Unless you think it is helpful, I will not provide a detailed explanation of the data and model, but I am providing all the R
and Stan
code for the simplest model. (There may be questions about why this model, but that is not relevant here - I am trying to understand why I need to reboot my laptop in order to successfully fit a new model.)
Here is the Stan
model:
data {
int<lower=0> N;
int<lower=1, upper=2> a[N]; // intervention 1
int<lower=1, upper=2> b[N]; // intervention 2
int<lower=1, upper=4> ab[N]; // interaction 1 & 2
vector[N] y;
}
parameters {
vector[1] t_a_raw;
vector[1] t_b_raw;
vector[3] t_ab_raw;
real<lower=0> sigma;
}
transformed parameters {
// constrain parameters to sum to 0
vector[2] t_a = append_row(t_a_raw, -t_a_raw);
vector[2] t_b = append_row(t_b_raw, -t_b_raw);
vector[4] t_ab = append_row(t_ab_raw, -sum(t_ab_raw));
// yhat
vector[N] yhat;
for (i in 1:N){
yhat[i] = t_a[a[i]] + t_b[b[i]] + t_ab[ab[i]];
}
}
model {
sigma ~ cauchy(0, 1);
t_a ~ normal(0, 3);
t_b ~ normal(0, 3);
t_ab ~ normal(0, 3);
y ~ normal(yhat, sigma);
}
And here is the R
code which generates the data and calls Stan
:
library(simstudy)
library(cmdstanr)
library(caret)
library(ggpubr)
b_1 <- c(-3, 3)
b_2 <- c(-1, 1)
b_12 <- matrix(c(-.5/3, -.5/3, -.5/3, .5), nrow = 2)

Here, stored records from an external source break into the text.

**config.mk**
```make
export PLATFORM = sky130hd
export DESIGN_NAME = regwrite_scoreboard
export DESIGN_NICKNAME = d
export VERILOG_FILES = /design/src/rtl/regwrite_scoreboard.sv
export SDC_FILE = /design/constraint.sdc
export NUM_CORES = 1
export LEC_CHECK = 0
export CORE_MARGIN = 2
export CORE_UTILIZATION = 45
export DETAILED_ROUTE_END_ITERATION = 6
export PLACE_DENSITY = 0.73
export SYNTH_ARGS = -nofsm -noshare
export SYNTH_HDL_FRONTEND = slang
export SYNTH_SLANG_ARGS = --single-unit
```
**constraint.sdc**
```tcl
create_clock -name clk -period 8.1 [get_ports clk]
set_input_delay 1.215 -clock clk [delete_from_list [all_inputs] [get_ports clk]]
set_output_delay 1.215 -clock clk [all_outputs]
set_load 0.02 [all_outputs]
```
### src/rtl/nway_switch_pipe.sv
// nway_switch_pipe: registered N-way select with valid/ready handshake and a wrapping transfer counter.
// Define NWAY_SWITCH_SKID_EN to add a one-entry skid buffer so that in_ready comes from a flop.
module nway_switch_pipe #(
  parameter int UUID      = 0,
  parameter     NAME      = "",
  parameter int BIT_WIDTH = 32,
  parameter int SEL_WIDTH = 2
) (
  input  logic                            clk,
  input  logic                            rst,
  input  logic [SEL_WIDTH-1:0]            sel,
  input  logic [(2**SEL_WIDTH)-1:0]       way_mask,
  input  logic [(2**SEL_WIDTH)*BIT_WIDTH-1:0] in_data,
  input  logic                            in_valid,
  output logic                            in_ready,
  output logic [BIT_WIDTH-1:0]            out_data,
  output logic [SEL_WIDTH-1:0]            out_sel,
  output logic                            out_valid,
  input  logic                            out_ready,
  output logic [15:0]                     xfer_count
);
  localparam int WAYS = 2**SEL_WIDTH;
  logic [BIT_WIDTH-1:0] ways [WAYS];
  logic [BIT_WIDTH-1:0] pick;
  logic in_hs, out_hs;
  for (genvar g = 0; g < WAYS; g++) begin : g_way
    assign ways[g] = in_data[g*BIT_WIDTH +: BIT_WIDTH];
  end
  assign pick   = way_mask[sel] ? ways[sel] : '0;
  assign in_hs  = in_valid && in_ready;
  assign out_hs = out_valid && out_ready;
`ifdef NWAY_SWITCH_SKID_EN
  logic                 skid_empty;
  logic [BIT_WIDTH-1:0] skid_data;
  logic [SEL_WIDTH-1:0] skid_sel;
  assign in_ready = skid_empty && !rst;
  // A full skid implies a valid output; it refills the output on the next output handshake.
  always_ff @(posedge clk or posedge rst) begin
    if (rst) begin
      out_valid  <= 1'b0;
      out_data   <= '0;
      out_sel    <= '0;
      skid_empty <= 1'b1;
      skid_data  <= '0;
      skid_sel   <= '0;
    end else if (!skid_empty) begin
      if (out_ready) begin
        out_data   <= skid_data;
        out_sel    <= skid_sel;
        skid_empty <= 1'b1;
      end
    end else if (in_hs) begin
      if (!out_valid || out_ready) begin
        out_valid <= 1'b1;
        out_data  <= pick;
        out_sel   <= sel;
      end else begin
        skid_data  <= pick;
        skid_sel   <= sel;
        skid_empty <= 1'b0;
      end
    end else if (out_ready) begin
      out_valid <= 1'b0;
    end
  end
`else
  assign in_ready = !rst && (!out_valid || out_ready);
  always_ff @(posedge clk or posedge rst) begin
    if (rst) begin
      out_valid <= 1'b0;
      out_data  <= '0;
      out_sel   <= '0;
    end else if (in_hs) begin
      out_valid <= 1'b1;
      out_data  <= pick;
      out_sel   <= sel;
    end else if (out_hs) begin
      out_valid <= 1'b0;
    end
  end
`endif
  always_ff @(posedge clk or posedge rst) begin
    if (rst) xfer_count <= '0;
    else if (out_hs) xfer_count <= xfer_count + 16'd1;
  end
endmodule
$ cat config.mk
export PLATFORM = sky130hd
export DESIGN_NAME = fifo_wr_arbiter
export DESIGN_NICKNAME = d
export VERILOG_FILES = /design/src/rtl/fifo_wr_arbiter.sv
export SDC_FILE = /design/constraint.sdc
export NUM_CORES = 1
export LEC_CHECK = 0
export BUFFER_PORTS_ARGS = -buffer_cell sky130_fd_sc_hd__buf_2
export CAP_MARGIN = 5
export CORE_ASPECT_RATIO = 0.7
export CORE_MARGIN = 3
export CORE_UTILIZATION = 30
export CTS_BUF_LIST = sky130_fd_sc_hd__clkbuf_16
export CTS_CLUSTER_SIZE = 16
export DETAILED_ROUTE_END_ITERATION = 10
export PLACE_DENSITY = 0.64
export SYNTH_ARGS = -nofsm -noshare
export SYNTH_HDL_FRONTEND = slang
export SYNTH_SLANG_ARGS = --single-unit
$ cat constraint.sdc
create_clock -name wclk -period 3.9 [get_ports wclk]
set_input_delay 0.39 -clock wclk [delete_from_list [all_inputs] [get_ports wclk]]
set_output_delay 0.39 -clock wclk [all_outputs]
set_load 0.005 [all_outputs]
$ cat src/rtl/fifo_wr_arbiter.sv
// Round-robin burst arbiter sharing the async FIFO write port among NREQ requesters.
// Define FIFO_WR_ARB_STATS_EN to add the saturating stall_cnt output.
module fifo_wr_arbiter #(
  parameter int NREQ      = 4,
  parameter int DSIZE     = 8,
  parameter int MAX_BURST = 4
) (
  input  logic                  wclk,
  input  logic                  wrst,
  input  logic [NREQ-1:0]       req,
  input  logic [NREQ*DSIZE-1:0] req_data,
  output logic [NREQ-1:0]       ack,
  output logic [NREQ-1:0]       grant,
  output logic                  busy,
  input  logic                  wfull,
  output logic                  winc,
  output logic [DSIZE-1:0]      wdata
`ifdef FIFO_WR_ARB_STATS_EN
  ,
  output logic [15:0]           stall_cnt
`endif
);

  localparam int IW = (NREQ > 1) ? $clog2(NREQ) : 1;
  localparam int BW = $clog2(MAX_BURST + 1);
  localparam logic [BW-1:0] LAST_BEAT = BW'(MAX_BURST - 1);

  typedef enum logic {IDLE, BURST} state_t;

  state_t        state, state_n;
  logic [IW-1:0] owner, owner_n;
  logic [IW-1:0] last, last_n;
  logic [IW-1:0] base, win, idx;
  logic [BW-1:0] beats, beats_n;
  logic          found, own_req, rel;

  // In BURST a release sets last to owner, so scanning from owner matches.
  assign base = (state == BURST) ? owner : last;

  always_comb begin
    win   = '0;
    idx   = '0;
    found = 1'b0;
    for (int k = NREQ; k >= 1; k--) begin
      idx = IW'((int'(base) + k) % NREQ);
      if (req[idx]) begin
        win   = idx;
        found = 1'b1;
      end
    end
  end

  assign own_req = req[owner];
  assign busy    = (state == BURST) & ~wrst;
  assign winc    = busy & own_req & ~wfull;
  assign rel     = ~own_req | (winc & (beats == LAST_BEAT));

  assign grant = busy ? (NREQ'(1) << owner) : '0;
  assign ack   = winc ? (NREQ'(1) << owner) : '0;
  assign wdata = busy ? req_data[owner*DSIZE +: DSIZE] : '0;

  always_comb begin
    state_n = state;
    owner_n = owner;
    last_n  = last;
    beats_n = beats;
    unique case (state)
      IDLE: begin
        if (found) begin
          state_n = BURST;
          owner_n = win;
          beats_n = '0;
        end
      end
      BURST: begin
        if (winc)
          beats_n = beats + BW'(1);
        if (rel) begin
          last_n = owner;
          if (found) begin
            owner_n = win;
            beats_n = '0;
          end else begin
            state_n = IDLE;
          end
        end
      end
    endcase
  end

  always_ff @(posedge wclk) begin
    if (wrst) begin
      state <= IDLE;
      owner <= '0;
      last  <= IW'(NREQ - 1);
      beats <= '0;
    end else begin
      state <= state_n;
      owner <= owner_n;
      last  <= last_n;
      beats <= beats_n;
    end
  end

`ifdef FIFO_WR_ARB_STATS_EN
  always_ff @(posedge wclk) begin
    if (wrst)
      stall_cnt <= '0;
    else if (busy & own_req & wfull & (stall_cnt != 16'hFFFF))
      stall_cnt <= stall_cnt + 16'd1;
  end
`endif

endmodule

# Yosys cells after proc, flatten, opt, wreduce, memory -nomap -nowiden
# Index checks and enable logic that the tools add are counted.
# totals
reg_bits	8
in_bits	39
# classes
addsub	5
n_lt_le_gt_ge	5
eq_ne	3
n_shift	2
muxes	33
n_bitwise	9
reduce_logical	1
# op_table
operator	count
32-bit by 6-bit variable part select with 8-bit output	1
2-bit by 3-bit less-than comparator with 1-bit output (second input constant)	5
2-bit 2-to-1 mux	7
3-bit 2-to-1 mux	4
1-bit 2-to-1 mux	11
1-bit binary-select mux with 2-bit select	5
4-bit 2-to-1 mux	2
8-bit 2-to-1 mux	1
3-bit case mux with 2 select lines	1
2-bit by 1-bit adder with 2-bit output (second input constant)	2
2-bit adder (second input constant)	2
1-bit AND	4
1-bit inverter	4
2-bit case mux with 2 select lines	1
1-bit by 2-bit left shift with 4-bit output (first input constant)	1
3-bit by 1-bit adder with 3-bit output (second input constant)	1
3-bit by 2-bit equality test with 1-bit output (second input constant)	1
2-bit by 1-bit inequality test with 1-bit output (second input constant)	1
2-bit inequality test (second input constant)	1
1-bit case mux with 2 select lines	1
2-bit AND reduction	1
1-bit bitwise OR	1

# Longest topological paths before layout
# Gate-level depths: netlist (run 1).
# depth
depth_word	11
ltp_mapped	8

# Least setup slack after synthesis (run 1)
# No wires, ideal clock.
# synth_timing
path_kind	register -> output
start	register owner[0]
end	output port wdata[5]
t_arrival_ns	1.317
t_required_ns	3.510
setup_slack_ns	2.193
path_stages_with_launch	5
path_cell_list	dfxtp_1 -> buf_6 -> buf_2 -> mux4_2 -> and2_1
# synth_between
elab_chain_len	2
# synth_rtl
element	line	rtl
from (decl)	31	logic [IW-1:0] owner, owner_n;
from (signal assigned)	99	owner <= owner_n;
32-bit by 6-bit variable part select with 8-bit output	60	assign wdata = busy ? req_data[owner*DSIZE +: DSIZE] : '0;
8-bit 2-to-1 mux	60	
to (decl)	17	output logic [DSIZE-1:0] wdata
# Every way passes these cells.

# Final worst setup path (run 1)
# layout_timing
start	register owner[0]
end	output port ack[0]
# layout_between
elab_chain_len	5
# layout_rtl
element	line	rtl
1-bit binary-select mux with 2-bit select	53	assign own_req = req[owner];
1-bit 2-to-1 mux (implied by the code)	53	
1-bit AND (2 in a row)	55	assign winc = busy & own_req & ~wfull;
4-bit 2-to-1 mux *	59	assign ack = winc ? (NREQ'(1) << owner) : '0;
to (decl)	12	output logic [NREQ-1:0] ack,
# Every way passes the cells marked *; elsewhere a longest branch is shown, timed or not. The select of a mux whose other input is x is not followed.

==> flow_summary.yaml, run 1 <==
critical_path:
  crit_slowest_cell: "dfxtp_1"
  crit_type: "flip-flop to output port"
  reg2regPathDepth: 3
  max_stage_delay_ps: 850
  required_ps: 3510
  cp_data_arrival_time_ps: 2210
  cp-end-kind: "output port"
  cp_cell_sequence: "mux4_2 > nand3_2 > nor3_1 > buf_2"
  cp_max_fo: 18
  r2r-start: "owner[0]"
  cp-startpoint: "owner[0]"
  worstSetupStartpointType: "flip-flop"
floorplan:
  die_h_um: 50.72
  die_w_um: 69.89
  core.rowCount: 15
  dieArea_um2: 3545
  start_util_pct: 33.09
  design.core.area_um2: 2590
  io_pins: 57
sta:
  fmax_mhz: 384.4
  setup_tns_ps: 0
  post-route-min-period_ps: 2601
  finalSetupViolations: 0
  tightest_slew_ps: 1099
  maxSlewViolCount: 0
  fin_crit_sh_pct: 66.70
  clock_skew_ps: 3.624
  whs_ps: 445.7
  hold_viol: 0
  rsz0062_at_grt: "false"
  maxSlewHeadroom_pct: 26.03
  setup_ws_ps: 1299
finish:
  area_growth_pct: 42.04
  final_net_count: 193
  antennaDiodeCount: 0
  drive_gt1_share_pct: 50.67
clock_tree:
  clock_sinks: 8
  hold_buffers: 0
  path_clk_slew_ps: 40
  cts_tree: "yes"
  root_buffer: "clkbuf_16"
  post_cts_buffers: 0
  h-tree-depth: 1
  cts_resized: 0
  clockBufferDepth: 2
  clock_latency_ps: 240
  cts_buffers: 3
synthesis:
  syn_area_um2: 857.1
  yosysSeqAreaShare_pct: 18.69
  synth_top_area_share_pct: 23.65
  synth_fp_nets: 139
  syn_avg_cell_area_um2: 8.746
  post-synth-top-count-cell: "nor2_1"
  synth_seq_cells: 8
  async_flop_share_pct: 0
  synth_top_cell_by_area: "mux4_2"
  synth_cells: 98
  synthFlopType: "dfxtp_1"
  yosys-top-cells-area: "mux4_2 24%, dfxtp_1 19%, and2_1 5.8%"
  synth-edff-count: 0
  yosysWarnings: 0
  synth_common_cells: "12 x nor2_1, 9 x mux4_2, 8 x and2_1, 8 x dfxtp_1, 6 x nor3_1"
  synthDistinctLibCells: 36
grt:
  grt_max_degree: 20
  grt_first_pass_wirelength_mm: 4.353
  antenna_found_initial: 0
  grt_overflow: 0
  grt_pass1_vias: 941
  grt_usage_pct: 15.51
power:
  power_leakage_uw: 0.0005609
  power_density_nw_per_um2: 339.1
  finalPower_uw: 412.9
  vdd_drop_max_v: 0.0001504
min_path:
  holdPathStages: 2
  hold_class: "primary input to flip-flop"
  hp-start: "wrst"
drt:
  first_pass_iters: 3
  antenna_left: 0
  drcViolationCount: 0
  drt-initial-drc-count: 18
  viasPerCell: 5.201
  wl_per_cell_um: 13.77
  vias: 957
  postRouteWirelength_mm: 2.534
place:
  pre_cts_ws_ps: 1542
  gp_congestion: 0.8644
  hpwlAfterDp_mm: 2.021
  port_buffers: 56
outcome:
  outcome: "finished, final reports clean"
flow_run:
  maxCapViolCount: 0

d1 <- defData(varname = "a", formula = ".5;.5", variance = "1;2", dist = "categorical")
d1 <- defData(d1, varname = "b", formula = ".5;.5", variance = "1;2", dist = "categorical")
d1_a <- defDataAdd(varname = "y", formula = "mu", variance = 4, dist = "normal")
set.seed(107)
dd <- genData(1000, d1)
dd[, mu := b_1[a] + b_2[b] + b_12[a, b], keyby = id]
dd <- addColumns(d1_a, dd)
dsum <- dd[, mean(y), keyby = .(a, b)]
p1 <- ggplot(data = dd, aes(x = factor(a), y = y)) +
geom_jitter(height = 0, width = .1) +
facet_grid(.~b) +
theme(panel.grid = element_blank()) +
ylim(-12, 12)
p2 <- ggplot(data = dsum, aes(x = factor(a), y = V1)) +
geom_point(aes(color = factor(b)), size = 2) +
geom_line(aes(group= factor(b), color = factor(b))) +
theme(panel.grid = element_blank()) +
ylim(-5, 5)
ggarrange(p1, p2)
summary(lm(y~factor(a)*factor(b), data = dd))
# Bayesian analysis
dt_to_list <- function(dx) {
dx[, a_f := factor(a)]
dx[, b_f := factor(b)]
dv <- dummyVars(~ a_f:b_f , data = dx, n = c(2,2))
dp <- predict(dv, dx )
N <- nrow(dx) ## number of observations
a <- dx[, a] ## number of levels of outcome
b <- dx[, b] ## individual outcome
ab <- as.vector(dp %*% c(1:4))
y <- dx[, y]
list(N=N, a=a, b=b, ab=ab, y=y)
}
mod <- cmdstan_model("Programs/two_factor.stan")
fit <- mod$sample(
data = dt_to_list(dd),
seed = 27261,
refresh = 0,
chains = 1L,
parallel_chains = 1L,
iter_warmup = 500,
iter_sampling = 2500
)
fit$summary(variables = c("t_a", "t_b", "t_ab"))
Any insights would be much appreciated.